--- Exercise description ---
Set out exactly every line of the entries below, starting at the line that holds "buf_4: 2 / 0.42" and stopping after the line that holds "nor3b_1: 3 / 0.64".

--- Material provided ---
○ ○ ○ ○ ○
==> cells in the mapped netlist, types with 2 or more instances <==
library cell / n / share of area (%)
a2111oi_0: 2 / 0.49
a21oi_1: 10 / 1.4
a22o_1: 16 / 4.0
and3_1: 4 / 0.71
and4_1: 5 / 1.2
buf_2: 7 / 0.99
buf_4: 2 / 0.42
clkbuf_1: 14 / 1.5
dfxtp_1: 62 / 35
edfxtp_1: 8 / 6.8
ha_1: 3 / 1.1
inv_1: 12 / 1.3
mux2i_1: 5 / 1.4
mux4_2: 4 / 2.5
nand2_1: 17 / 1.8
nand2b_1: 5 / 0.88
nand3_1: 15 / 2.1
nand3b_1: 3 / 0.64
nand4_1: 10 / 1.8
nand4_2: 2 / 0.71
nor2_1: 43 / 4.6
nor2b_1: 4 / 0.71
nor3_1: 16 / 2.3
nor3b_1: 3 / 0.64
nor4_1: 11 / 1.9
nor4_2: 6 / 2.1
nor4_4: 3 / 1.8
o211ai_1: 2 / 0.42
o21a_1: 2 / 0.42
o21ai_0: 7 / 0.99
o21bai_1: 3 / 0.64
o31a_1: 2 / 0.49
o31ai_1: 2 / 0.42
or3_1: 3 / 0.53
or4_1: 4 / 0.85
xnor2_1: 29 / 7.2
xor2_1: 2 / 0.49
File: flow/run.sh
#!/bin/bash
# OpenROAD 26Q1-2900-gdf79404cd8, Yosys 0.63+post, stock flow scripts
make -C /OpenROAD-flow-scripts/flow DESIGN_CONFIG=/design/flow/config.mk WORK_HOME=/design/flow/orfs finish
File: flow/constraint.sdc
current_design PS2controller

set clk_period 4.7
set clk_io_pct 0.2

create_clock -name clk0 -period $clk_period [get_ports {PCLK}]

set non_clock_inputs [all_inputs -no_clocks]
set_input_delay [expr $clk_period * $clk_io_pct] -clock clk0 $non_clock_inputs
set_output_delay [expr $clk_period * $clk_io_pct] -clock clk0 [all_outputs]
File: flow/design.v
module PS2controller( 
input PCLK,  
input PRESERN,  
input PSEL,  
input PENABLE,  
output wire PREADY,  
output wire PSLVERR,  
input PWRITE,  
input [31:0] PADDR,  
input wire [31:0] PWDATA,  
output reg [31:0] PRDATA,  
input DATA,
output wire COMMAND,
output wire ATTENTION,
output wire PS2_CLOCK
);
assign BUS_WRITE_EN = (PENABLE && PWRITE && PSEL);
assign BUS_READ_EN = (!PWRITE && PSEL);
assign PREADY = 1'b1;
assign PSLVERR = 1'b0;
wire CLK;
reg [31:0] BUTTONS = 0;
reg [31:0] OLD_BUTTONS = 0;
ps2Generator  g3(PCLK, CLK, ATTENTION, PS2_CLOCK);
cmdGenerator  g2(CLK, ATTENTION, COMMAND);
attGenerator  g1(CLK, ATTENTION);
clockDivider2 d1(PCLK, ATTENTION, CLK);
reg [10:0] buttonsOffset = 0;
reg [10:0] bitNumber = 0;
always @(posedge PS2_CLOCK) begin 
    if ((bitNumber >= 24 && bitNumber <= 47) || (bitNumber >= 64 && bitNumber <= 71)) begin
        BUTTONS[buttonsOffset] <= DATA;
        buttonsOffset <= buttonsOffset + 1;
    end
    if (bitNumber == 71) begin
        bitNumber <= 0;
        buttonsOffset <= 0;
        OLD_BUTTONS <= BUTTONS;
    end
    else begin
        bitNumber <= bitNumber + 1;
    end
end
reg [31:0] ps2InterruptCounter = 0;
reg temp = 0;
always @(posedge PCLK) begin
    if (BUS_READ_EN) begin
        PRDATA <= OLD_BUTTONS;
    end
end
endmodule
module ps2Generator (CLOCK_IN, CLK, ATT, CLOCK_OUT);
    input CLOCK_IN, CLK, ATT;
    output reg CLOCK_OUT;
    always @(negedge CLOCK_IN) begin
        if (ATT == 0) begin
         CLOCK_OUT = CLK;   
    end
    else begin
        CLOCK_OUT = 1;
    end
    end
endmodule
module cmdGenerator (CLOCK_IN, ATT, CLOCK_OUT);
    input CLOCK_IN, ATT;
    output reg CLOCK_OUT;
    reg [6:0] counter = 0;
    always @(negedge CLOCK_IN) begin
        if (ATT == 0) begin
            counter = counter + 1;
            if (counter == 0 || counter == 9 || counter == 14) begin
                CLOCK_OUT = 1;
            end
            else if (counter < 72)begin
                CLOCK_OUT = 0;
            end 
            else begin
                CLOCK_OUT = 1;
            end
        end
        else begin
            counter = 0;
        end         
    end
endmodule
module attGenerator (CLOCK_IN, CLOCK_OUT);
    input CLOCK_IN;
    output reg CLOCK_OUT;
    reg [13:0]counter = 0;
    always @(negedge CLOCK_IN) begin 
        if (counter < 2500) begin
            CLOCK_OUT = 1;
            counter = counter + 1;
        end
        else if (counter < 2572) begin
            CLOCK_OUT = 0;
            counter = counter + 1;
        end
        else begin
            CLOCK_OUT = 1;
            counter = 0;
        end
    end
endmodule
module clockDivider2 (CLOCK_IN, ATT, CLOCK_OUT);
    input CLOCK_IN, ATT;
    output reg CLOCK_OUT;
    reg [15:0]counter = 0;
    always @(negedge CLOCK_IN) begin 
        if (counter  < 1000) begin
            CLOCK_OUT = 0;
            counter = counter + 1;
        end
        else if (counter < 2000) begin
            CLOCK_OUT = 1;
            counter = counter + 1;
        end
        else begin
            CLOCK_OUT = 1;
            counter = 0;
        end
    end
endmodule
File: flow/config.mk
export PLATFORM = sky130hd
export DESIGN_NAME = PS2controller
export DESIGN_NICKNAME = PS2controller
export VERILOG_FILES = /design/flow/design.v
export SDC_FILE = /design/flow/constraint.sdc
export NUM_CORES = 4
export LEC_CHECK = 1
export CORE_UTILIZATION = 50
==> deck_impl_summary.md <==
Flow Results at a Glance

Clocking
  – CTS root buf: clkbuf_16
  – Bufs on Longest Clock Path: 2
  – Post-CTS Setup Bufs: 0
  – Clock latency (worst-skew pair): 0.38 ns
  – CTS clock-pin slew for the worst setup and hold paths: about 0.040 ns
  – TritonCTS Buffers: 5
  – CTS tree: done
  – Post_cts resized: 0
  – CTS Hold Buffers Added: 0
  – CTS H-tree depth: 2

Critical path
  – Reg-to-reg endpoint: d1.counter[5]
  – Family with the most delay on the worst path: buffers and inverters
  – Crit path buffers/inverters: 1
  – CP Data Arrival Time: 3.56 ns
  – Setup Crit Path Kind: flip-flop to output pin
  – R2R cell count: 5
  – Critical Path RT: 3.76 ns
  – CP Capture Type: output pin
  – Setup slack, reg-to-reg: 3.15 ns
  – Crit Path Max Fanout: 2
  – CP startpoint kind: flip-flop
  – Reg2reg start: d1.counter[15]
  – Crit path cell chain: clkdlybuf4s50_1
  – Slowest cell on crit path: clkdlybuf4s50_1
  – Critical path's largest stage delay: 0.47 ns

GRT
  – Vias in the first global route: roughly 3700
  – First-pass GRT wire length: ~19000 um
  – Initial antenna violation count: 0
  – Total GRT Usage: 0.171
  – Largest net degree at the start of global routing: roughly 87
  – Gr ovfl total: 0

STA
  – Post-route setup TNS: 0 ns
  – Register pins left without a clock: 109
  – Max Slew Vio Count: 0
  – Fin. Hold Viols: 0
  – Fin worst setup slack: around 0.20 ns
  – Endpoints left unconstrained: around 200
  – Setup Viol. Count Final: 0
  – RSZ-0062 raised after global routing: no
  – Worst Tran Pin Value: 0.914 ns
  – Final Skew: between 0.009 and 0.01 ns
  – Slew margin rel.: 0.390

Synthesis
  – Post-Synth XOR/XNOR Area: 0.0541
  – Synth area leader: edfxtp_1
  – Top-area cell share: 0.418
  – Gate Count Post-Synth: about 550
  – Synthesized cell area: roughly 7000 um2
  – Synth Area per Inst: between 10 and 15 um2
  – FA/HA/MAJ Cells, Area Fraction: 0.0162
  – Top cells, area: edfxtp_1, dfxtp_1, mux2_4, nand3_2, nor2_1
  – Ao+oa area frac: 0.0492
  – Yosys stat chip area: just under 7000 um2
  – # Cells Yosys: between 500 and 600
  – Sequential area share after synthesis: 0.597
  – Most common flop cell mapped by yosys: edfxtp_1
  – Ys Warns: 7
  – Largest combinational cell category by area: simple AND/OR/NAND/NOR gates
  – Ys async rst share: 0
  – Basic Gates by Area: 0.174
  – EDFF count, synth: roughly 97
  – Post-synth mux share: 0.0708
  – Yosys cell types: just over 60
  – Ys flops: 159

Flow run
  – MaxCap Viol Count: 0
  – Log Warnings: 114

Hold path
  – Endpoint, Worst Hold: d1.counter[0]
  – Hold WC Path Type: flip-flop to flip-flop
  – HP Start: d1.counter[0]
  – Worst Hold Depth: 1

Final layout
  – Synthesis-to-finish area growth: 10.6%
  – Layout cells sized above 1: 0.149
  – Final core utilization: 0.575
  – Most used logic cell in the final layout: edfxtp_1
  – Non-Filler Instances: 774
  – Dominant logic cell types in the final layout: edfxtp_1, dfxtp_1, nor2_1

Route
  – Routed vias/inst: 5.21
  – Routed Antenna Nets: 0
  – DR iter-0 viols: about 200
  – Routed vias: approximately 4000
  – Final WL: approximately 11000 um
  – DRC viols: 0
  – Average wire per standard cell: 14.2 um
  – Diode count: 0
  – Drt pass-1 iters: 6

Power
  – Tot Pwr: just under 1 mW
  – Worst vdd ir: around 0.15 mV
  – PD cells: around 130 nW/um2
  – Lkg Pwr: 2.77 nW

Die
  – Row count: between 40 and 50
  – Die width: between 100 and 150 um
  – Initial Utilization: 0.520
  – Die ar.: ~14000 um2
  – Ports: about 110
  – Die Ht: about 120 um
  – Core area: between 10000 and 15000 um2

Run status
  – Status: completed

Place
  – Placer Congestion: ~0.8
  – Post-place setup slack: just under 0.6 ns
  – Port-buffer cells: 38
  – DP HPWL: 7480 um
  – DP Cell Count: approximately 750
==> how the worst max path moves through the flow <==
stage	end	cells past startpoint	from	slack [ns]
6_report	PS2_CLOCK	1	g3.CLOCK_OUT	0.20
5_1_grt	PS2_CLOCK	1	g3.CLOCK_OUT	0.15
4_1_cts	PS2_CLOCK	1	g3.CLOCK_OUT	0.17
==> where the power goes <==
part | switching (mW) | internal, mW | leakage (nW)
clock network | 0.231 | 0.233 | 0.178
registers | 0.00187 | 0.476 | 1.46
logic | 0.0128 | 0.0115 | 1.13
total | 0.245 | 0.721 | 2.77
==> registers in the layout, indices dropped and copies added (netlist names) <==
register       count
g2.CLOCK_OUT       1
g1.CLOCK_OUT       1
OLD_BUTTONS       32
bitNumber         11
BUTTONS           32
buttonsOffset     11
PRDATA            32
d1.counter        16
g3.CLOCK_OUT       1
g1.counter        14
g2.counter         7
d1.CLOCK_OUT       1
==> kinds of logic (layout without fill, tap and decap cells) <==
kind of cell             count (synthesis)  in the layout
AND-OR/OR-AND                           43             43
XOR/XNOR                                43             43
adder cells (fa/ha/maj)                  9              9
buffers and inverters                   47             88
flip-flops                             159            159
multiplexers                            34             34
other                                    2              9
AND/OR/NAND/NOR                        213            213
==> cell usage after synthesis, types with 3 or more instances <==
| library cell | number |
|---|---|
| a21oi_1 | 9 |
| a31oi_1 | 3 |
| and3_1 | 11 |
| buf_2 | 10 |
| buf_6 | 5 |
| buf_8 | 3 |
| clkbuf_1 | 10 |
| dfxtp_1 | 62 |
| edfxtp_1 | 97 |
| ha_1 | 9 |
| inv_1 | 17 |
| mux2_4 | 30 |
| nand2_1 | 24 |
| nand3_1 | 27 |
| nand3_2 | 30 |
| nand4_1 | 6 |
| nor2_1 | 53 |
| nor2b_1 | 8 |
| nor3_1 | 35 |
| nor4_1 | 3 |
| o211ai_1 | 3 |
| o21ai_0 | 7 |
| or3_1 | 3 |
| xnor2_1 | 22 |
| xor2_1 | 21 |
==> stage by stage <==
step	area (um2)	hold slack, ns
floorplan	6990	0.419
global placement	7470	0.441
detailed placement	7470	0.452
CTS	7700	0.456
global route	7700	0.473
finish	7700	0.457
==> routing by layer <==
metal	vias to the layer above	share of wire	GRT usage
met5	-	0	0
met4	0	0.013	0.0164
met3	10	0.045	0.0311
met2	74	0.42	0.237
met1	1893	0.53	0.315
li1	2053	-	-
==> area by class of cell <==
cell class              instances  area [um2]
flip-flops and latches        159        4160
fillers                      1086        5700
repair buffers                 46         440
clock inverters                21         111
well taps                     176         220
multi-input cells             351        2590
clock buffers                   5         125
inverters                      16        60.1
Power is estimated from default activity; no workload was simulated.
○ ○ ○ ○ ○
--- Exercise result ---
buf_4: 2 / 0.42
clkbuf_1: 14 / 1.5
dfxtp_1: 62 / 35
edfxtp_1: 8 / 6.8
ha_1: 3 / 1.1
inv_1: 12 / 1.3
mux2i_1: 5 / 1.4
mux4_2: 4 / 2.5
nand2_1: 17 / 1.8
nand2b_1: 5 / 0.88
nand3_1: 15 / 2.1
nand3b_1: 3 / 0.64
nand4_1: 10 / 1.8
nand4_2: 2 / 0.71
nor2_1: 43 / 4.6
nor2b_1: 4 / 0.71
nor3_1: 16 / 2.3
nor3b_1: 3 / 0.64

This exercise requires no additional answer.